Another EB-5 Scandal Emerges in California

By David North on July 1, 2015

Having just written a blog a couple of days ago about how the immigrant investor program seems to attract crooks and wastrels, yesterday I encountered yet another instance of this pattern.

The facts may not all be in, but the charge in a civil lawsuit in California is disturbing. The former chief financial officer of SolarMax Technology in Los Angeles, Michael McCaffrey, has asserted that his former employer fired him for revealing the company's "fraud and financial improprieties" in connection with its raising of some $60 million in EB-5 funds.

 

Bear in mind that McCaffrey was fired and is presumably angry about that. Nevertheless, the specifics sound worrisome. According to a press release from McCaffrey's attorney:

McCaffrey discovered that SolarMax, by engaging in a series of Enron-like "round trip" transactions with sham middleman entities, reported approximately $50,000,000 in phantom revenue on its 2011 and 2012 audited financial statements. In an effort to create a false impression of stronger financial performances and thus to attract investment capital, the suit alleges that SolarMax disseminated these artificially inflated figures to EB-5 investors (mostly in Taiwan and China).

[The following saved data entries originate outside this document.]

<file path="src/rtl/fetch_queue.sv">
// Instruction-fetch queue: issues PC fetches, tracks in-flight requests in order,
// and hands PC/instruction pairs to decode. On a redirect it drops wrong-path responses.
module fetch_queue #(
   parameter int DEPTH = 2
) (
   input  logic        clk,
   input  logic        rst,
   input  logic [31:0] current_pc,
   output logic        fetch_stall,
   input  logic        flush,
   output logic        imem_req_valid,
   input  logic        imem_req_ready,
   output logic [31:0] imem_req_addr,
   input  logic        imem_rsp_valid,
   input  logic [31:0] imem_rsp_data,
   output logic        id_valid,
   input  logic        id_ready,
   output logic [31:0] id_pc,
   output logic [31:0] id_inst
);

   localparam int AW = $clog2(DEPTH);
   localparam int CW = AW + 1;

   logic [31:0]      pc_mem   [DEPTH];
   logic [31:0]      inst_mem [DEPTH];
   logic [DEPTH-1:0] filled;
   logic [AW-1:0]    alloc_ptr;
   logic [AW-1:0]    fill_ptr;
   logic [AW-1:0]    head_ptr;
   logic [CW-1:0]    count;
   logic [CW-1:0]    drop_cnt;

   logic [CW-1:0]    filled_num;
   logic [CW-1:0]    unfilled;
   logic [CW:0]      occupancy;
   logic [CW-1:0]    flush_drop;
   logic             space;
   logic             req_fire;
   logic             pop;
   logic             drop_en;
   logic             fill_en;

   // Unfilled entries are the ones still owed a response; stale drops share the same budget.
   always_comb begin
      filled_num = '0;
      for (int i = 0; i < DEPTH; i++) begin
         filled_num = filled_num + CW'(filled[i]);
      end
      unfilled       = count - filled_num;
      occupancy      = {1'b0, count} + {1'b0, drop_cnt};
      space          = occupancy < (CW+1)'(DEPTH);
      imem_req_valid = !rst && !flush && space;
      req_fire       = imem_req_valid && imem_req_ready;
      fetch_stall    = !req_fire && !flush;
      id_valid       = !rst && !flush && filled[head_ptr] && (count != '0);
      pop            = id_valid && id_ready;
      drop_en        = imem_rsp_valid && (drop_cnt != '0);
      fill_en        = imem_rsp_valid && (drop_cnt == '0) && (unfilled != '0);
      flush_drop     = drop_cnt + unfilled
                       - CW'(imem_rsp_valid && ((drop_cnt != '0) || (unfilled != '0)));
   end

   assign imem_req_addr = current_pc;
   assign id_pc         = pc_mem[head_ptr];
   assign id_inst       = inst_mem[head_ptr];

   always_ff @(posedge clk) begin
      if (rst) begin
         alloc_ptr <= '0;
         fill_ptr  <= '0;
         head_ptr  <= '0;
         count     <= '0;
         drop_cnt  <= '0;
         filled    <= '0;
         for (int i = 0; i < DEPTH; i++) begin
            pc_mem[i]   <= '0;
            inst_mem[i] <= '0;
         end
      end else if (flush) begin
         alloc_ptr <= '0;
         fill_ptr  <= '0;
         head_ptr  <= '0;
         count     <= '0;
         filled    <= '0;
         drop_cnt  <= flush_drop;
      end else begin
         if (req_fire) begin
            pc_mem[alloc_ptr] <= current_pc;
            filled[alloc_ptr] <= 1'b0;
            alloc_ptr         <= alloc_ptr + AW'(1);
         end
         if (drop_en) begin
            drop_cnt <= drop_cnt - CW'(1);
         end
         if (fill_en) begin
            inst_mem[fill_ptr] <= imem_rsp_data;
            filled[fill_ptr]   <= 1'b1;
            fill_ptr           <= fill_ptr + AW'(1);
         end
         if (pop) begin
            filled[head_ptr] <= 1'b0;
            head_ptr         <= head_ptr + AW'(1);
         end
         count <= count + CW'(req_fire) - CW'(pop);
      end
   end

endmodule
</file>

So far, only one side has spoken on this issue, but it will be interesting to see how it develops and what, if anything, the Department of Homeland Security does in light of these charges.

It is not the first time that an EB-5 promoter has been charged with lying to potential investors in China. The CEO of the firm, incidentally, is David Hsu and the other executives sued also have Chinese names.